Petit délinquant deviendra grand au fil de son séjour en prison. Par ses fulgurances et son originalité de traitement, Un prophète restera sans doute comme l'un des meilleurs films de l'année. Récompensée à Cannes par un grand prix du jury mérité, la dernière réalisation de Jacques Audiard ne ressemble ni aux récits d'évasion chorégraphiés à la façon du Mesrine de Jean-François Richet, ni à la description flamboyante du milieu carcéral de séries américaines comme « Oz » ou « Prison Break ».
Lutte pour la survie
Reprenant l'un de ses thèmes favoris, le réalisateur étudie la relation unissant un orphelin arabe à un parrain corse, brillamment interprété par Niels Arestrup. « Ce qui m'intéressait, c'était de parler d'un milieu fermé, difficile à pénétrer », explique Audiard face à la levée de boucliers d'associations nationalistes corses. Peu importe, en effet, l'origine du mentor : ce que décrit Audiard, c'est l'apprentissage d'un gamin malin que sa lutte pour la survie mènera au sommet de la hiérarchie criminelle.
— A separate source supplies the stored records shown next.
Background: an optimization exercise with open tools, aiming at small area, a short achievable clock period and few clock cycles per item. Do not read the settings as production practice. In this exercise RTL edits were held to simulation tests only and were not proved equivalent to the original. No activity file was given, so power comes from the tool's default toggle rates.

job 8288:
Design llmp16_alu, start of the top module:
module llmp16_alu (
    input  wire        clk,
    input  wire        rst,           
    input  wire        in_valid,
    output wire        in_ready,
    input  wire [15:0] in_instr,      
    input  wire [15:0] in_a,          
    input  wire [15:0] in_b,          
    output reg         out_valid,
    output reg  [15:0] out_result,
    output reg  [3:0]  out_dest,
    output reg         out_reg_we,
    output wire [3:0]  out_flags,     
    output reg         out_flags_we
);
For scale: roughly 2,000 cells after synthesis, roughly 88 flip-flops, ~0.013 mm² of cells after synthesis.
Settings: LEC_CHECK=0, ABC_AREA=1, CAP_MARGIN=20, CORE_MARGIN=2, CORE_UTILIZATION=45, SLEW_MARGIN=20; clock period 10.0 ns.
standard.sh (not shown) runs the stock make flow with config.mk's settings and CLKGATE_MAP_FILE= SYNTH_SCRIPT=/design/flow/synth_recipe.tcl, a recipe that flattens the netlist after the stock synthesis.
==> flow/flow/run.sh <==
#!/bin/bash
set -euo pipefail
bash standard.sh SETUP_SLACK_MARGIN=5.9 finish > standard_flow.log 2>&1
Testbench counts of job 8288, summed over its fixed seeds: cycles 16,318, ops 12,000.
--- input diff job 8288..job 6966 ---
==> flow/flow/run.sh <==
#!/bin/bash
set -euo pipefail
bash standard.sh SETUP_SLACK_MARGIN=6.3 finish > standard_flow.log 2>&1
### Flow results
Share of total power in combinational logic sits higher in job 6966 than in job 8288. Non-clock buffer count was higher in the run labelled job 6966. For area of all placed cells without fillers, dividing the value from job 8288 by the value from job 6966 gives 0.949. After detailed routing, job 8288 needs less wire than job 6966. Total number of nets in the final design in job 6966 vs job 8288: up 51. In job 6966, the total routing usage reported by global routing came out 0.99 points above the value in job 8288. Part of the cycle the worst path needs: job 6966 < job 8288. Summary — logic depth of the worst path, buffers included, job 6966 relative to job 8288: higher, by 10. STATUS net switching power of the design: job 6966 loses against job 8288.
Input changes introduced in job 4755 (baseline for comparison: job 6966):
==> flow/flow/run.sh <==
#!/bin/bash
set -euo pipefail
bash standard.sh SETUP_SLACK_MARGIN=6.8 finish > standard_flow.log 2>&1
--- a/flow/config.mk
+++ b/flow/config.mk
@@ -7,3 +7,2 @@
 export LEC_CHECK = 0
-export ABC_AREA = 1
 export CAP_MARGIN = 20
- In the tables for job 6966 and job 4755, arithmetic-cell share of the synthesized area counting full adders, half adders and majority gates reads lower with job 4755.
- Job 4755 gives less routability congestion estimate from global placement than job 6966 did.
- Job 4755 vs job 6966: synthesized cell count down by more than 10%
- Comparing job 6966 and job 4755, the lower fraction of area in multi-input gates is on job 6966.
- Against job 6966 as the reference, job 4755 delivers a higher synthesis-to-layout area growth.
- Switching power summed over all nets of job 4755 exceeds that of job 6966 by more than 10%.
- Looking at main combinational cell family by area after synthesis, the simple AND/OR/NAND/NOR gates result is from job 6966; the compound AO/OA/AOI/OAI gates one comes from job 4755.
- The number of antenna violations at the first check in global routing of job 4755 exceeds that of job 6966 by 1.
- The share of power burned in combinational logic in job 4755 sits 5.0 points above the value recorded for job 6966.
- Summary of job 4755 over job 6966: arrival time of the worst setup path decreased 0.03 ns, fmax now smaller, total chip power higher.
The following lists how job 1404 was set up differently from job 4755:
==> flow/flow/run.sh <==
#!/bin/bash
set -euo pipefail
bash standard.sh SETUP_SLACK_MARGIN=6.3 finish > standard_flow.log 2>&1
[summary]
Changes observed in job 1404 relative to job 4755: initial antenna violation count lower; core occupancy in the finished layout dropped 4.3 points; layout net count lost 65.
Job 1404 against job 4755; final cell count without fillers is down by a few percent.

========
Another version of the RTL of llmp16_alu (not shown whole).
Size in the first run: roughly 2,100 cells after synthesis, ~79 I/O pins, ~0.013 sq mm of cells after synthesis.
clock: 10.0 ns
lec_check: 0
abc_area: 1
cap_margin: 20
core_margin: 2
core_utilization: 45
slew_margin: 20
==> flow/flow/run.sh <==
#!/bin/bash
set -euo pipefail
bash standard.sh SETUP_SLACK_MARGIN=6.6 "BUFFER_PORTS_ARGS=-buffer_cell sky130_fd_sc_hd__buf_1" finish > standard_flow.log 2>&1
Testbench counts at the start, summed over its fixed seeds: cycles 16,318, ops 12,000.
Then changed:
==> flow/flow/run.sh (replaced) <==
#!/bin/bash
set -euo pipefail
bash standard.sh SETUP_SLACK_MARGIN=6.3 "BUFFER_PORTS_ARGS=-buffer_cell sky130_fd_sc_hd__buf_1" finish > standard_flow.log 2>&1
After rerunning:
- final cell count fell by 1.6%
- total power fell by 3.1%
- sequential power rose by about 1%
- non-clock buffer count fell by 42
- worst hold slack loses 3.5 ps
- setup slack loses 140 ps

==> static timing again, ports no longer ideal <==
Ports are ideal in the flow. The routed layouts listed here were re-timed in OpenROAD. Step 1 assumes that a clkbuf_16 drives the clock port and a buf_2 every other input. Step 2 moves the port delays by t, midway between the first and last clock arrival at a register: inputs arrive t later, outputs are due t later. That takes back most of the time a late clock gives input paths. a / b / c = no drivers / after step 1 / after step 2; a / b = the first two.
run	t (ns)	setup WS [ns]	clock arrival spread, ns	cell pins on the clock port's net
job 8288	0.415	5.958 / 5.985 / 5.570	0.013 / 0.013	1
job 6966	0.414	6.225 / 6.225 / 5.882	0.016 / 0.016	1
job 4755	0.419	6.138 / 6.138 / 5.984	0.018 / 0.018	1
job 1404	0.430	6.118 / 6.118 / 5.926	0.015 / 0.015	1
the first run of note 2	0.426	6.369 / 6.369 / 6.191	0.021 / 0.021	1
the second run of note 2	0.417	6.233 / 6.233 / 6.026	0.018 / 0.017	1
After both steps setup and hold are still met in every run listed. The setup slack of job 8288, which loses most, moves by +0.027 ns with the drivers and by -0.388 ns with both steps.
La prison serait-elle une école du crime ? « On est davantage dans le cinéma de genre que dans le factuel », précise le cinéaste. Sa mise en scène volontairement étouffante fait percevoir la claustrophobie d'un monde en vase clos, vivarium favorisant la mue de son héros. Entre face-à-face pesants et éclairs de violence, Audiard bourre le spectateur d'uppercuts, le laissant pantelant, mais comblé.